There are thousands of scientific and medical journals, many of which have quite low impact factors.

Journals like Nature (impact factor 43), Science (impact factor 41) and the NEJM (impact factor 70) have high impact factors.

Personally, I give more credibility to work which been published in a journal with a high impact factor than I do to work which has been published in a journal with a low one.
Hello, Kiwi33.

As you know, great advances in Medicine have always been made against the consensus of their time. Even with a very strong resistance. Not only when bloodletting was the most frequent treatment or Semmelweis asked his colleagues to wash their hands of autopsies before treating laboring women (I think it took him 40 years to accept this), but more recently with the same levodopa. The case of the famous neurologist Oliver Sacks from "Despertares" was paradigmatic until 1972 because of his opposition.

A thorough answer does not seem to me to be of interest to most patients and families. I think it would do them more harm than good. So I will limit myself to something much softer.

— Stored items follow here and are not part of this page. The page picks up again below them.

Context: an optimization exercise on an open-source flow, tuned for small area, a short achievable clock period and few clock cycles per item. The choices shown serve that exercise and are no tape-out recipe. Where RTL was checked, it was by simulation tests only, not by an equivalence proof against the original. No functional check of the RTL was part of run 2.

## flow/design.v (module list and top-level ports; edited modules follow where they fit)
// module aes_sbox_a: 82 lines
// module aes_sbox_b: 63 lines
// module g_xor2: 3 lines
// module g_xnor2: 3 lines
// module g_nand2: 3 lines
// module g_nor2: 3 lines
// module g_a22o: 3 lines
// module g_a222oi: 4 lines
// module aes_engine: 1665 lines
module aes_engine (
    input  wire         clk,
    input  wire         rst,
    input  wire         in_valid,
    output wire         in_ready,
    input  wire         in_aes256,
    input  wire [255:0] in_key,
    input  wire [127:0] in_block,
    output reg          out_valid,
    output wire [127:0] out_block
);
  // ...
==> flow/flow/run.sh <==
#!/bin/bash
# Standard layout, with the ports buffered by a plain buffer cell.
set -e
export BUFFER_PORTS_ARGS="-buffer_cell sky130_fd_sc_hd__buf_2"
bash standard.sh > standard.log 2>&1
==> flow/standard.sh <==
#!/bin/bash
# synth_recipe.tcl (not shown) runs the flow's synth.tcl, then flattens the netlist and writes it again
# the make line also repeats each setting of config.mk as NAME=value (left out here)
make -C /OpenROAD-flow-scripts/flow DESIGN_CONFIG=/design/flow/config.mk WORK_HOME=/design/flow/orfs CLKGATE_MAP_FILE= SYNTH_SCRIPT=/design/flow/synth_recipe.tcl "${@:-finish}"
==> flow/config.mk <==
export PLATFORM = sky130hd
export DESIGN_NAME = aes_engine
export DESIGN_NICKNAME = aes_engine
export VERILOG_FILES = /design/flow/design.v
export SDC_FILE = /design/flow/constraint.sdc
export NUM_CORES = 4
export LEC_CHECK = 0
export CAP_MARGIN = 20
export CORE_MARGIN = 2
export CORE_UTILIZATION = 60
export PLACE_DENSITY = 0.75
export SETUP_SLACK_MARGIN = 4.4
export SLEW_MARGIN = 20
export SYNTH_HIERARCHICAL = 1
==> flow/constraint.sdc <==
create_clock -name core_clock -period 8.0 [get_ports {clk}]
set_input_delay 1.6000 -clock core_clock [delete_from_list [all_inputs] [get_ports {clk}]]
set_output_delay 1.6000 -clock core_clock [all_outputs]
set_load 0.01 [all_outputs]
==> summary.txt, run 1 <==
Status
  – Run status: no timing/DRC/antenna violations

Yosys
  – Synth Area in Adders: 0.1631%
  – Post-Syn Area: 53710 µm²
  – List of most frequent post-synthesis cells: xor2_1, dfxtp_1, nand2_1, xnor2_1, a22o_1

Setup path
  – Cell family with most CP delay: XOR/XNOR gates
  – Worst r2r dst: state[112]$_DFF_P_
  – CP Class: reg2reg
  – Startpoint types: flop
  – Critical Path Max Stage Delay: 0.69 ns

STA
  – Rel. slew slack: 34.61%
  – Setup TNS: 0 ns

Clocking
  – Clock transition at path regs: 0.06 ns
  – Hold_buf cts: 0
  – PostCTS Resize Cnt: 63

Drt
  – M1 WL: 71520 µm
  – Drt via density: 5.529
  – Routed wire per std cell: 24.48 µm
  – Iter 0 DRT Violations: 4082

Finish
  – Fillers: 6559
  – Sequential cell area share: 34.23%
  – Multi-input gates: 4085
  – Non-CTS buffers: 563
  – Most frequent cells in the layout: xor2_1, dfxtp_1, nand2_1

Floorplanning
  – # IOs: 518

Placed design
  – DP Area: 57960 µm²
Testbench counts, summed over its fixed seeds: cycles 6,888, blocks 512.
==> module aes_sbox_a, before the edit <==
module aes_sbox_a (
    input  wire [7:0] a,
    output wire [21:0] m
);
  wire n1, n2, n3, n4, n5, n6, n7, n8, n9, n10, n11, n12, n13, n14, n15, n16;
  wire n17, n18, n19, n20, n21, n22, n23, n24, n25, n26, n27, n28, n29, n30, n31, n32;
  wire n33, n34, n35, n36, n37, n38, n39, n40, n41, n42, n43, n44, n45, n46, n47, n48;
  wire n49, n50, n51;
  g_xor2 u0 (.a(a[7]), .b(a[4]), .y(m[0]));
  g_xor2 u1 (.a(a[7]), .b(a[2]), .y(m[1]));
  g_xor2 u2 (.a(a[7]), .b(a[1]), .y(m[2]));
  g_xor2 u3 (.a(a[4]), .b(a[2]), .y(m[3]));
  g_xor2 u4 (.a(a[3]), .b(a[1]), .y(n1));
  g_xor2 u5 (.a(m[0]), .b(n1), .y(m[4]));
  g_xor2 u6 (.a(a[6]), .b(a[5]), .y(n2));
  g_xor2 u7 (.a(a[0]), .b(m[4]), .y(m[5]));
  g_xor2 u8 (.a(a[0]), .b(n2), .y(n3));
  g_xor2 u9 (.a(m[4]), .b(n2), .y(m[6]));
  g_xor2 u10 (.a(a[6]), .b(a[2]), .y(n4));
  g_xor2 u11 (.a(a[5]), .b(a[2]), .y(n5));
  g_xor2 u12 (.a(m[2]), .b(m[3]), .y(m[7]));
  g_xor2 u13 (.a(m[4]), .b(n4), .y(n6));
  g_xor2 u14 (.a(n1), .b(n4), .y(m[8]));
  g_xor2 u15 (.a(n1), .b(n5), .y(m[9]));
  g_xor2 u16 (.a(n3), .b(m[9]), .y(n7));
  g_xor2 u17 (.a(a[4]), .b(a[0]), .y(n8));
  g_xor2 u18 (.a(n2), .b(n8), .y(n9));
  g_xor2 u19 (.a(m[0]), .b(n9), .y(n10));
  g_xor2 u20 (.a(a[1]), .b(a[0]), .y(n11));
  g_xor2 u21 (.a(n2), .b(n11), .y(n12));
  g_xor2 u22 (.a(m[1]), .b(n12), .y(m[10]));
  g_xor2 u23 (.a(m[1]), .b(m[6]), .y(n13));
  g_xor2 u24 (.a(n10), .b(n7), .y(n14));
  g_xor2 u25 (.a(m[2]), .b(m[9]), .y(n15));
  g_xor2 u26 (.a(m[0]), .b(n5), .y(m[11]));
  g_nand2 u27 (.a(m[7]), .b(m[4]), .y(n16));
  g_nand2 u28 (.a(m[10]), .b(m[5]), .y(n17));
  g_xnor2 u29 (.a(n6), .b(n16), .y(n18));
  g_nand2 u30 (.a(n9), .b(a[0]), .y(n19));
  g_xor2 u31 (.a(n19), .b(n16), .y(n20));
  g_nand2 u32 (.a(m[2]), .b(m[9]), .y(n21));
  g_nand2 u33 (.a(n12), .b(n3), .y(n22));
  g_xnor2 u34 (.a(n15), .b(n21), .y(n23));
  g_nand2 u35 (.a(n10), .b(n7), .y(n24));
  g_xor2 u36 (.a(n24), .b(n21), .y(n25));
  g_nand2 u37 (.a(m[0]), .b(m[8]), .y(n26));
  g_nand2 u38 (.a(m[3]), .b(m[11]), .y(n27));
  g_xor2 u39 (.a(n27), .b(n26), .y(n28));
  g_nand2 u40 (.a(m[1]), .b(m[6]), .y(n29));
  g_xor2 u41 (.a(n29), .b(n26), .y(n30));
  g_xnor2 u42 (.a(n18), .b(n17), .y(n31));
  g_xor2 u43 (.a(n20), .b(n13), .y(n32));
  g_xnor2 u44 (.a(n23), .b(n22), .y(n33));
  g_xor2 u45 (.a(n25), .b(n30), .y(n34));
  g_xor2 u46 (.a(n31), .b(n28), .y(n35));
  g_xor2 u47 (.a(n32), .b(n30), .y(n36));
  g_xor2 u48 (.a(n33), .b(n28), .y(n37));
  g_xor2 u49 (.a(n34), .b(n14), .y(n38));
  g_xnor2 u50 (.a(n37), .b(n38), .y(n39));
  g_nand2 u51 (.a(n37), .b(n35), .y(n40));
  g_xor2 u52 (.a(n36), .b(n40), .y(n41));
  g_xnor2 u53 (.a(n35), .b(n36), .y(n42));
  g_xor2 u54 (.a(n38), .b(n40), .y(n43));
  g_nor2 u55 (.a(n43), .b(n42), .y(n44));
  g_nor2 u56 (.a(n41), .b(n39), .y(n45));
  g_nand2 u57 (.a(n35), .b(n38), .y(n46));
  g_nor2 u58 (.a(n42), .b(n46), .y(n47));
  g_xor2 u59 (.a(n42), .b(n40), .y(n48));
  g_nand2 u60 (.a(n36), .b(n37), .y(n49));
  g_nor2 u61 (.a(n39), .b(n49), .y(n50));
  g_xor2 u62 (.a(n39), .b(n40), .y(n51));
  g_xor2 u63 (.a(n36), .b(n44), .y(m[12]));
  g_xor2 u64 (.a(n47), .b(n48), .y(m[13]));
  g_xor2 u65 (.a(n38), .b(n45), .y(m[14]));
  g_xor2 u66 (.a(n50), .b(n51), .y(m[15]));
  g_nand2 u67 (.a(m[14]), .b(a[0]), .y(m[16]));
  g_nand2 u68 (.a(m[13]), .b(n3), .y(m[17]));
  g_nand2 u69 (.a(m[12]), .b(n7), .y(m[18]));
  g_nand2 u70 (.a(m[14]), .b(n9), .y(m[19]));
  g_nand2 u71 (.a(m[13]), .b(n12), .y(m[20]));
  g_nand2 u72 (.a(m[12]), .b(n10), .y(m[21]));
endmodule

I am not too interested in the "impact factor" of medical journals or "peer review". I'm more interested in who's writing it and what it says. In fact, it seems to me that this way of looking at studies and their publication in prestigious journals is detrimental to the advancement of medicine, even though it was created to ensure greater rigor.

Shocking Report from Medical Insiders - NSNBC International

The claims were so harsh that I went to the sources to confirm them. And the quotes were correct.

Skeptical of medical science reports?
Skeptical of medical science reports?

Richard Horton, editor of The Lancet:
Horton R. Offline: What is medicine’s 5 sigma?
http://www.thelancet.com/pdfs/journa...2960696-1.pdf.

Marcia Angell, two decades as editor of The New England Journal of Medicine:
Angell M. Drug Companies & Doctors: A Story of Corruption. The New York Review of Books magazine.
Drug Companies & Doctors: A Story of Corruption | by Marcia Angell | The New York Review of Books

These two publishers (there are more), belong to journals with the highest "impact factor".

And on the other hand, we sick people and our families don't have time. And we are already losing patience. And we should lose it more, judging by the "call to action" of the prestigious neurologists Dorsey and Bloem.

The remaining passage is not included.